(Bloomberg) — Saudi Arabia will help Pakistan’s finances, according to Finance Minister Mohammed Al Jadaan, as it looks to help shore up alliances with countries struggling with the impact of rising inflation.
The Saudi government will “continue to support Pakistan as much as we can,” Al Jadaan said at a press conference in Riyadh.
The kingdom has taken several steps to provide financial support to countries in the region as it looks to bolster allies and cement new relationships. It extended the term of a $3 billion deposit to boost foreign currency reserves and help Pakistan in overcoming economic repercussions of the coronavirus pandemic earlier this month.
Saudi Arabia is also looking to do more investments in Egypt and is planning to start doing deals in Turkey, Al Jadaan said at a news conference in Riyadh.

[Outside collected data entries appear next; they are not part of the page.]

**src/rtl/csa_pkg.sv**
```systemverilog
// Shared definitions for the chunk-serial adder: FSM states and the
// elaboration-time helpers that size the chunk counter.
package csa_pkg;

    typedef enum logic [1:0] {
        IDLE = 2'd0,
        RUN  = 2'd1,
        HOLD = 2'd2
    } state_t;

    // Number of chunks needed to cover one operand.
    function automatic int calc_nch(input int width, input int chunk);
        return width / chunk;
    endfunction

    // Chunk counter width; never narrower than one bit so NCH==1 still works.
    function automatic int calc_cnt_w(input int nch);
        return (nch > 1) ? $clog2(nch) : 1;
    endfunction

endpackage

```
**src/rtl/chunk_adder.sv**
```systemverilog
// Combinational CHUNK-bit ripple adder built from full-adder cells.
// Also exposes the carry into its MSB so the parent can derive signed overflow.
module chunk_adder #(
    parameter int CHUNK = 4
) (
    input  logic [CHUNK-1:0] a,
    input  logic [CHUNK-1:0] b,
    input  logic             ci,
    output logic [CHUNK-1:0] s,
    output logic             co,
    output logic             c_msb
);

    logic [CHUNK:0] c;

    assign c[0] = ci;

    for (genvar gi = 0; gi < CHUNK; gi++) begin : g_fa
        assign s[gi]   = a[gi] ^ b[gi] ^ c[gi];
        assign c[gi+1] = (a[gi] & b[gi]) | (c[gi] & (a[gi] ^ b[gi]));
    end

    assign co    = c[CHUNK];
    assign c_msb = c[CHUNK-1];

endmodule

```
**src/rtl/chunk_serial_adder.sv**
```systemverilog
// Multi-cycle adder: sums CHUNK bits per cycle, carrying between chunks in a
// register, with valid/ready handshakes on both sides.
// Optional feature macro: CHUNK_SERIAL_ADDER_OVF_EN enables the signed
// overflow flag; when undefined ovf is tied low.
module chunk_serial_adder
    import csa_pkg::*;
#(
    parameter int WIDTH = 16,
    parameter int CHUNK = 4
) (
    input  logic             clk,
    input  logic             rst_n,
    input  logic             in_valid,
    output logic             in_ready,
    input  logic [WIDTH-1:0] a,
    input  logic [WIDTH-1:0] b,
    input  logic             cin,
    output logic             out_valid,
    input  logic             out_ready,
    output logic [WIDTH-1:0] sum,
    output logic             cout,
    output logic             ovf
);

    localparam int             NCH      = calc_nch(WIDTH, CHUNK);
    localparam int             CW       = calc_cnt_w(NCH);
    localparam logic [CW-1:0]  LAST_IDX = CW'(NCH - 1);

    state_t           state_reg;
    state_t           state_next;
    logic [WIDTH-1:0] a_reg;
    logic [WIDTH-1:0] b_reg;
    logic [WIDTH-1:0] sum_reg;
    logic             carry_reg;
    logic             cout_reg;
    logic [CW-1:0]    idx_reg;

    logic [CHUNK-1:0] a_chunk;
    logic [CHUNK-1:0] b_chunk;
    logic [CHUNK-1:0] s_chunk;
    logic             co_chunk;
    logic             c_msb;
    logic             accept;
    logic             last_chunk;

    // Only the captured operands feed the adder; live inputs are ignored after acceptance.
    assign a_chunk    = a_reg[idx_reg*CHUNK +: CHUNK];
    assign b_chunk    = b_reg[idx_reg*CHUNK +: CHUNK];
    assign accept     = in_valid && (state_reg == IDLE);
    assign last_chunk = (idx_reg == LAST_IDX);

    chunk_adder #(
        .CHUNK (CHUNK)
    ) u_chunk_adder (
        .a     (a_chunk),
        .b     (b_chunk),
        .ci    (carry_reg),
        .s     (s_chunk),
        .co    (co_chunk),
        .c_msb (c_msb)
    );

    // State register.
    always_ff @(posedge clk or negedge rst_n) begin
        if (!rst_n) begin
            state_reg <= IDLE;
        end else begin
            state_reg <= state_next;
        end
    end

    // Next-state and handshake outputs.
    always_comb begin
        state_next = state_reg;
        in_ready   = 1'b0;
        out_valid  = 1'b0;
        case (state_reg)
            IDLE: begin
                in_ready = 1'b1;
                if (accept) begin
                    state_next = RUN;
                end
            end
            RUN: begin
                if (last_chunk) begin
                    state_next = HOLD;
                end
            end
            HOLD: begin
                out_valid = 1'b1;
                if (out_ready) begin
                    state_next = IDLE;
                end
            end
            default: state_next = IDLE;
        endcase
    end

    // Operand capture and chunk-by-chunk accumulation of the result.
    always_ff @(posedge clk or negedge rst_n) begin
        if (!rst_n) begin
            a_reg     <= '0;
            b_reg     <= '0;
            sum_reg   <= '0;
            carry_reg <= 1'b0;
            cout_reg  <= 1'b0;
            idx_reg   <= '0;
        end else begin
            case (state_reg)
                IDLE: begin
                    if (accept) begin
                        a_reg     <= a;
                        b_reg     <= b;
                        carry_reg <= cin;
                        idx_reg   <= '0;
                    end
                end
                RUN: begin
                    sum_reg[idx_reg*CHUNK +: CHUNK] <= s_chunk;
                    carry_reg                       <= co_chunk;
                    idx_reg                         <= idx_reg + 1'b1;
                    if (last_chunk) begin
                        cout_reg <= co_chunk;
                    end
                end
                default: ;
            endcase
        end
    end

    assign sum  = sum_reg;
    assign cout = cout_reg;

`ifdef CHUNK_SERIAL_ADDER_OVF_EN
    logic ovf_reg;

    // Signed overflow is latched alongside cout when the final chunk completes.
    always_ff @(posedge clk or negedge rst_n) begin
        if (!rst_n) begin
            ovf_reg <= 1'b0;
        end else if (state_reg == RUN && last_chunk) begin
            ovf_reg <= co_chunk ^ c_msb;
        end
    end

    assign ovf = ovf_reg;
`else
    logic unused_c_msb;

    assign unused_c_msb = c_msb;
    assign ovf          = 1'b0;
`endif

endmodule

```
**config.mk**
```make
export PLATFORM = sky130hd
export DESIGN_NAME = chunk_serial_adder
export DESIGN_NICKNAME = d
export VERILOG_FILES = /design/src/rtl/csa_pkg.sv /design/src/rtl/chunk_adder.sv /design/src/rtl/chunk_serial_adder.sv
export SDC_FILE = /design/constraint.sdc
export NUM_CORES = 1
export LEC_CHECK = 0
export CAP_MARGIN = 15
export CORE_UTILIZATION = 54
export DETAILED_ROUTE_END_ITERATION = 8
export MAX_ROUTING_LAYER = met4
export PLACE_DENSITY = 0.91
export SLEW_MARGIN = 20
export SYNTH_ARGS = -nofsm -noshare
export SYNTH_HDL_FRONTEND = slang
export SYNTH_SLANG_ARGS = --single-unit
```
**constraint.sdc**
```tcl
create_clock -name clk -period 6.1 [get_ports clk]
set_input_delay 1.22 -clock clk [delete_from_list [all_inputs] [get_ports clk]]
set_output_delay 1.22 -clock clk [all_outputs]
set_load 0.03 [all_outputs]
```
==> impl_metrics.env <==
export IMPL_status="finished, violations left"
export IMPL_violations="DRC"
export IMPL_cts_resized=0
export IMPL_ant_nets=0
export IMPL_num_antenna_cells=0
export IMPL_postCtsSetupRepairBufs=0
export IMPL_synth_area_top_cells="dfrtp_1, mux2_1, mux4_2"
export IMPL_fin_worst_skew_ps=4.316
export IMPL_required_ps=6320
export IMPL_slew_limit_headroom=0.4322
export IMPL_dp_hpwl_um=3575
export IMPL_tightest_slew_ps=849.7
export IMPL_regArea_sq_um=1351
export IMPL_synth_nets=246
export IMPL_fill_cells=313
export IMPL_fin_crit_ps=3358
export IMPL_initial_core_util=0.5761
export IMPL_fp_coreArea_sq_um=4474
export IMPL_finalSetupTns_ps=0
export IMPL_route_detailed_drc=5
export IMPL_num_rows=24
export IMPL_r2r_start="idx_reg[0]"
export IMPL_cts_root_buf="clkbuf_8"
export IMPL_die_h_um=71.09
export IMPL_syn_area_sq_um=2577
export IMPL_synth_cells=199
export IMPL_yosysTopAreaCell="dfrtp_1"
export IMPL_setup_violations=0
export IMPL_cts_hold_buf=0
export IMPL_track_usage=0.2253
export IMPL_crit_path_end_kind="register"
export IMPL_ys_async_sr_fraction=1.000
export IMPL_vias=1698
export IMPL_dieArea_sq_um=5053
export IMPL_yosysTopAreaCellShare=0.5243
export IMPL_multiInputGateArea_sq_um=1114
export IMPL_drv_slew=0
export IMPL_synth_edf_count=0
export IMPL_worst_setup_path_start_kind="register"
export IMPL_port_buffer_count=55
export IMPL_cts_sinks=54
export IMPL_antenna_found_initial=0
export IMPL_syn_area_per_cell_sq_um=12.95
export IMPL_numCtsBuffers=5
export IMPL_min_path_type="reg -> reg"
export IMPL_die_w_um=71.09
export IMPL_avgRoutedWirePerCell_um=15.36
export IMPL_drt_initial_drc_count=106
export IMPL_rsz0062_at_grt="no"
export IMPL_yosysUniqueCellTypes=32
export IMPL_vias_per_cell=5.567
export IMPL_crit_type="reg -> reg"
export IMPL_vdd_drop_max_mv=0.2461
export IMPL_max_freq_ghz=0.2978
export IMPL_final_cell_area_sq_um=3208
export IMPL_drv_cap=0
export IMPL_worst_path_max_fanout=17
export IMPL_htreeDepth=2
export IMPL_crit_start="idx_reg[0]"
export IMPL_nets=300
export IMPL_synth_warnings=0
export IMPL_cts_max_path_buffers=2
export IMPL_dr_pass1_iters=7
export IMPL_p_leak_nw=1.376
export IMPL_cts_clk_slew_worst_paths_ps=90
export IMPL_drt_total_wl_um=4686
export IMPL_cts_tree="yes"
export IMPL_power_density_nw_per_um2=537.5
export IMPL_syn2layout_area_growth_pct=24.47
export IMPL_arrival_ps=3570
export IMPL_placed_area_sq_um=3132
export IMPL_grt_pass1_vias=1748
export IMPL_io_pin_count=57
export IMPL_globalRoute_totalOverflow=0
export IMPL_hold_start="sum[8]"
export IMPL_drive_gt1_frac=0.07905
export IMPL_grt_first_pass_wirelength_um=8376
export IMPL_synth_ff_type="dfrtp_1"
export IMPL_grt_max_degree=55
export IMPL_yosysSeqAreaShare=0.5243
export IMPL_clk_latency_ps=300
export IMPL_gp_congestion=0.7785
export IMPL_ys_ff_latch=54
export IMPL_hold_violations=0
export IMPL_period_share=0.5506
per-stage QoR:
stage	util	cells	hold WS [ps]	total power, mW	setup slack, ps
floorplan	-	199	448.8	1.285	3248
global placement	0.6999	298	458.8	1.509	2947
detailed placement	0.6999	298	465.0	1.551	2774
CTS	0.7170	305	485.1	1.734	2751
global route	0.7170	305	511.0	1.867	2435
finish	0.7170	305	480.5	1.724	2742
synthesized netlist by cell type, drive strengths merged (2+ instances only):
master / n
clkbuf: 3
mux2: 33
buf: 6
inv: 13
nand2b: 3
ha: 6
nor2: 4
nand3b: 4
o21ai: 11
fa: 4
nor3b: 2
nand2: 26
and2b: 2
o41ai: 2
mux4: 8
nand3: 5
dfrtp: 54
o31ai: 5
a21oi: 2
layout make-up:
cell class	instances	area share
tap	52	0.02028
clock buffer	7	0.02379
multi-input combinational	123	0.3471
sequential	54	0.4212
inverter	13	0.01521
timing repair buffer	56	0.1724
where the power goes:
group | switching, mW | internal (mW)
clock network | 0.105 | 0.0792
logic | 0.471 | 0.425
registers | 0.129 | 0.514
total | 0.706 | 1.02
worst max-delay path, stage by stage (launching register included):
cell     delay, ps
dfrtp_1        820
mux4_1         640
inv_1          100
fa_1           190
inv_1           60
fa_1           350
inv_1           70
fa_1           160
inv_1           50
fa_1           560
nand3_1         90
o21ai_0        190
layer usage:
metal  wire [um]  share of wire  vias to the layer above  GRT usage
met2        2366           0.50                       58     0.3558
met1        2016           0.43                      832     0.2938
li1            -              -                      798          -
met4          94          0.020                        0    0.08000
met5           0              0                        -          -
met3         209          0.045                       10    0.04416
placed cells by master, fill, tap and decap left out, types with 2 or more instances in the layout:
cell              n
a21oi_1           2
clkbuf_1          2
clkbuf_8          5
clkdlybuf4s50_1  54
dfrtp_1          54
fa_1              4
ha_1              6
inv_1            13
mux2_1           30
mux2_2            2
mux4_2            7
nand2_1          26
nand2b_1          3
nand3_1           5
nand3b_1          3
nor2_1            3
nor3b_1           2
o21ai_0          11
o31ai_1           5
o41ai_1           2
path summary, 6_finish.rpt:
path	slack, ps	depth (start not counted)	endpoint
hold / removal	480	2	sum[8]
setup / recovery	2740	11	sum[7]
hold reg to reg	480	2	sum[8]
setup reg to reg	2740	11	sum[7]
max in group asynchronous	4640	2	carry_reg
min in group asynchronous	1020	2	sum[9]
logic make-up after synthesis:
| kind of cell | share of synthesized area |
|---|---|
| buffers and inverters | 0.04369 |
| AOI/OAI and AO/OA | 0.05874 |
| other | 0.001455 |
| adders and majority gates | 0.06019 |
| DFF | 0.5243 |
| muxes | 0.2170 |
| and+or+nand+nor | 0.09466 |
No activity file was read; power rests on OpenSTA's default activity.
==> RTL edit 1: new RTL, same settings <==
Build with the macro `CHUNK_SERIAL_ADDER_OVF_EN` defined.
--- a/src/rtl/chunk_serial_adder.sv
+++ b/src/rtl/chunk_serial_adder.sv
@@ -3,4 +3,6 @@
 // Optional feature macro: CHUNK_SERIAL_ADDER_OVF_EN enables the signed
 // overflow flag; when undefined ovf is tied low.
+`define CHUNK_SERIAL_ADDER_OVF_EN
+
 module chunk_serial_adder
     import csa_pkg::*;
Function: changed (Yosys sat finds a counterexample within 10 cycles, from zero or initial values and one cycle with rst_n low).
==> RTL edit 1 against the original RTL <==
Wire length rose by 9.1%. Design area rose by 5.7%. Synthesized area rose by 4.3%. Critical path type unchanged. Worst setup slack improved by 0.20 ns. Global-route usage fell by 0.12 points. First-iteration DRC count fell by 37%. Fmax rose by 6.2%. Total power rose by 16%. Sequential cell count rose by 1. Count of clock-buffer cells in the layout fell by 1.
==> RTL edit 1: results (changes against the original RTL) <==
GRT
  – M2 GR Usage: 38.6% (was 35.6%)
  – Largest net degree at the start of global routing: 56 (was 55)
  – Vias in the first global route: 1773 (was 1748)
  – First-pass GRT wire length: 8570 um (was 8380 um)
  – Antenna violations before repair: 0 (unchanged)
  – Global-route met3 utilization: 4.31% (was 4.42%)
  – GRT Util Overall: 22.4% (was 22.5%)
  – Met1 Use GR: 27.7% (was 29.4%)

Outcome
  – Outcome: complete, no violations (was complete, but fails checks)

Synth
  – Top cells by area, synth: dfrtp_1 (51%), mux2_2 (16%), mux4_2 (6.7%) (was dfrtp_1 (52%), mux2_1 (13%), mux4_2 (6.1%))
  – Register area share after synthesis: 51.2% (was 52.4%)
  – Synth top cells by count: dfrtp_1 (55), mux2_2 (37), inv_1 (9) (was dfrtp_1 (54), mux2_1 (30), nand2_1 (26))
  – Number of distinct library cells after synthesis: 34 (was 32)
  – Syn Nets: 227 (was 246)
  – Avg Inst Size Synth: 14.9 um^2 (was 13.0 um^2)

Route
  – Vias: 1703 (was 1698)
  – Detailed Routing Iterations Pass 1: 4 (was 7)
  – Wl on met1: 2150 um (was 2020 um)
  – WL final: 5110 um (was 4690 um)
  – Met2 wire length: 2720 um (was 2370 um)
  – Met3 wire length: 178 um (was 209 um)
  – Iteration-0 DRC Markers: 67 (was 106)

Worst setup path
  – CP arrival: 3.36 ns (was 3.57 ns)
  – Critical Path Source: idx_reg[1]$_DFFE_PN0P_ (was idx_reg[0]$_DFFE_PN0P_)
  – R2r setup slk: 2.94 ns (was 2.74 ns)
  – Nature of the critical path startpoint: register (unchanged)
  – Crit path max fanout: 12 (was 17)
  – Worst r2r path cells: 9 (was 11)

Layout
  – Nets@finish: 283 (was 300)
  – Fraction of layout cells with a size suffix above 1: 26.2% (was 7.91%)
  – Non-Filler Instances: 304 (was 305)

STA
  – Final Skew: 0.00524 ns (was 0.00432 ns)
  – Worst slew pin tran: 0.667 ns (was 0.850 ns)

Min path
  – Hold Crit Start: sum[10]$_DFFE_PN0P_ (was sum[8]$_DFFE_PN0P_)
  – WHS Endpoint: sum[10]$_DFFE_PN0P_ (was sum[8]$_DFFE_PN0P_)

Power and ir drop
  – Leak Pwr: 1.42 nW (was 1.38 nW)
  – Max rail drop VDD: 0.307 mV (was 0.246 mV)
  – Sw Ratio: 39.2% (was 40.9%)

Place
  – Placer Congestion: 0.803 (was 0.779)
  – HPWL Detailed: 3710 um (was 3580 um)
RTL edit 1: critical path: stages, from the launching register on:
cell	delay [ns]
dfrtp_1	0.66
mux4_2	0.30
inv_1	0.07
fa_1	0.43
fa_1	0.38
inv_1	0.08
fa_1	0.21
fa_1	0.47
and4b_1	0.20
mux2_2	0.25
RTL edit 1: through the flow:
step | instance area [um^2] | setup slack (ns) | util [%] | hold WS, ns
2_1_floorplan | 2690 | 3.05 | - | 0.453
3_3_place_gp | 3270 | 3.11 | 68.8 | 0.475
3_5_place_dp | 3270 | 2.99 | 68.8 | 0.482
4_1_cts | 3390 | 2.94 | 71.3 | 0.505
5_1_grt | 3390 | 2.83 | 71.3 | 0.522
6_report | 3390 | 2.94 | 71.3 | 0.499
RTL edit 1: power by group through the flow:
| stage | combinational [W] | clock (W) | sequential, W |
|---|---|---|---|
| floorplan | 0.000756 | 0 | 0.000690 |
| global placement | 0.00104 | 0 | 0.000670 |
| detailed placement | 0.00107 | 0 | 0.000677 |
| CTS | 0.00109 | 0.000251 | 0.000671 |
| global route | 0.00116 | 0.000267 | 0.000695 |
| finish | 0.00108 | 0.000250 | 0.000669 |
RTL edit 1: layout make-up:
cell class	count	area (um^2)
Clock inverter	2	35.0
Multi-Input combinational cell	106	1200
Tap cell	67	83.8
Inverter	9	33.8
Fill cell	355	1370
Sequential cell	55	1380
Clock buffer	6	82.6
Timing Repair Buffer	59	578
RTL edit 1: cells by family after synthesis:
group                    share of synthesized area [%]
flip-flops                                        51.2
multiplexers                                      23.0
AND/OR/NAND/NOR                                   9.92
buffers and inverters                             4.14
AO/OA/AOI/OAI                                     5.63
adder cells (fa/ha/maj)                           5.77
XOR/XNOR                                         0.326
==> RTL edit 2: new RTL, config.mk and constraints unchanged <==
Made on the original files. The 3 states of `state_t` get a one-hot encoding in 3 bits.
--- a/src/rtl/csa_pkg.sv
+++ b/src/rtl/csa_pkg.sv
@@ -3,8 +3,8 @@
 package csa_pkg;
 
-    typedef enum logic [1:0] {
-        IDLE = 2'd0,
-        RUN  = 2'd1,
-        HOLD = 2'd2
+    typedef enum logic [2:0] {
+        IDLE = 3'b001,
+        RUN  = 3'b010,
+        HOLD = 3'b100
     } state_t;
 
Check against the original RTL: same outputs for any inputs over 10 cycles, from zero or initial values and one cycle with rst_n low; not proved beyond that.
==> RTL edit 2 against the original RTL <==
Total power is 2.7% lower. Sequential cell count rose by 1. Design area is 4.6% higher. Hold slack better by 0.0042 ns. Sequential power down 1%. Largest power group unchanged. Synthesized area is 4.3% higher. Wire length is 5.9% higher. Combinational power decreased by 12%. Worst setup slack better by 0.092 ns. Die area up 4.2%. Global-route usage decreased by 0.68 points.
==> RTL edit 2: results (changes against the original RTL) <==
Outcome
  – Outcome: complete, no violations (was complete, but fails checks)

Layout
  – Fraction of layout cells with a size suffix above 1: 24.6% (was 7.91%)
  – Fill cells: 350 (was 313)
  – Non-Filler Instances: 315 (was 305)
  – Antenna diode count: 0 (unchanged)

GRT
  – GRT Util Overall: 21.8% (was 22.5%)
  – First-pass GRT wire length: 8250 um (was 8380 um)
  – Largest net degree at the start of global routing: 56 (was 55)

Power and ir drop
  – Internal power: 0.00105 W (was 0.00102 W)
  – Leak Pwr: 1.40 nW (was 1.38 nW)
  – Max rail drop VDD: 0.288 mV (was 0.246 mV)

Synth
  – Register area share after synthesis: 51.2% (was 52.4%)
  – Syn Nets: 244 (was 246)
  – Number of distinct library cells after synthesis: 37 (was 32)
  – Synth top cells by count: dfrtp_1 (54), mux2_2 (29), nand2_1 (23) (was dfrtp_1 (54), mux2_1 (30), nand2_1 (26))
  – Syn Inst Count: 197 (was 199)
  – Top cells by area, synth: dfrtp_1 (50%), mux2_2 (12%), mux4_2 (6.7%) (was dfrtp_1 (52%), mux2_1 (13%), mux4_2 (6.1%))

STA
  – Final Skew: 0.00701 ns (was 0.00432 ns)
  – Hold_ws: 0.485 ns (was 0.480 ns)
  – Worst slew pin tran: 0.855 ns (was 0.850 ns)

Worst setup path
  – Crit path max fanout: 20 (was 17)
  – Worst r2r path cells: 8 (was 11)
  – Worst flop-to-flop path endpoint: sum[11]$_DFFE_PN0P_ (was sum[7]$_DFFE_PN0P_)
  – R2r setup slk: 2.83 ns (was 2.74 ns)
  – CP arrival: 3.47 ns (was 3.57 ns)

Place
  – Cells after DPL: 307 (was 298)
  – Placer Congestion: 0.856 (was 0.779)
  – HPWL Detailed: 3680 um (was 3580 um)

Route
  – Vias/cell: 5.34 (was 5.57)
  – Iteration-0 DRC Markers: 74 (was 106)
  – Detailed Routing Iterations Pass 1: 4 (was 7)

Min path
  – WHS Endpoint: sum[14]$_DFFE_PN0P_ (was sum[8]$_DFFE_PN0P_)
  – Hold Crit Start: sum[14]$_DFFE_PN0P_ (was sum[8]$_DFFE_PN0P_)
[RTL edit 2: cells by family after synthesis]
family	count (synthesis)	synth area share, %
muxes	43	21.9
and+or+nand+nor	43	10.5
DFF	55	51.2
buffers and inverters	24	5.03
AOI/OAI and AO/OA	21	5.49
other	1	0.139
adders and majority gates	10	5.77
[RTL edit 2: routing by layer]
layer	track usage, %	share of wire, %	wire length (um)	vias to the layer above
li1	-	-	-	792
met1	27.1	44	2160	841
met2	36.7	52	2580	41
met3	5.00	3.4	168	7
met4	5.23	1.1	53	0
met5	-	0	0	-
[RTL edit 2: critical path, cell delays in order (launching register included)]
cell and delay (ns):
dfrtp_1 0.91, mux4_2 0.60, inv_1 0.09, fa_1 0.18, fa_1 0.18, inv_1 0.05
fa_1 0.39, fa_1 0.51, a22o_2 0.25
[RTL edit 2: layout make-up]
cell class	instances	area share, %
Inverter	10	1.12
Clock inverter	2	1.16
Multi-Input combinational cell	118	35.0
Timing Repair Buffer	57	16.7
Clock buffer	6	2.46
Sequential cell	55	41.0
Tap cell	67	2.50
[RTL edit 2: power groups by stage]
stage               Sequential [W]  Combinational [W]  Clock (W)
global route              0.000657           0.000878   0.000273
CTS                       0.000638           0.000797   0.000257
finish                    0.000637           0.000787   0.000254
floorplan                 0.000606           0.000613          0
global placement          0.000635           0.000760          0
detailed placement        0.000646           0.000789          0
[RTL edit 2: through the flow]
stage,worst slack (ns),area [um^2],utilization (%)
floorplan,3.33,2690,-
global placement,2.96,3240,68.1
detailed placement,2.87,3240,68.1
CTS,2.83,3360,70.6
global route,2.59,3360,70.6
finish,2.83,3360,70.6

“Our relationship with Turkey is improving greatly, and we hope to have investment opportunities,” he said. “We have started investing aggressively in Egypt and we will continue to look at investment opportunities and that is more important than deposits. Deposits can be pulled but investments stay.”
Saudi Arabia is in the final stages of agreeing to deposit $5 billion at Turkey’s central bank, the finance ministry said last month, a major boost for President Recep Tayyip Erdogan’s bid to keep the lira stable ahead of presidential elections next year. Once concluded, the agreement would crown a recent rapprochement that ended years of hostility between the Turkish and Saudi governments.
It also extended the maturity of a $5 billion deposit with Egypt’s central bank last month, and the kingdom’s Public Investment Fund is also looking into $10 billion of potential investments in Egypt’s health-care, education, agriculture and financial sectors, according to an Egyptian cabinet statement.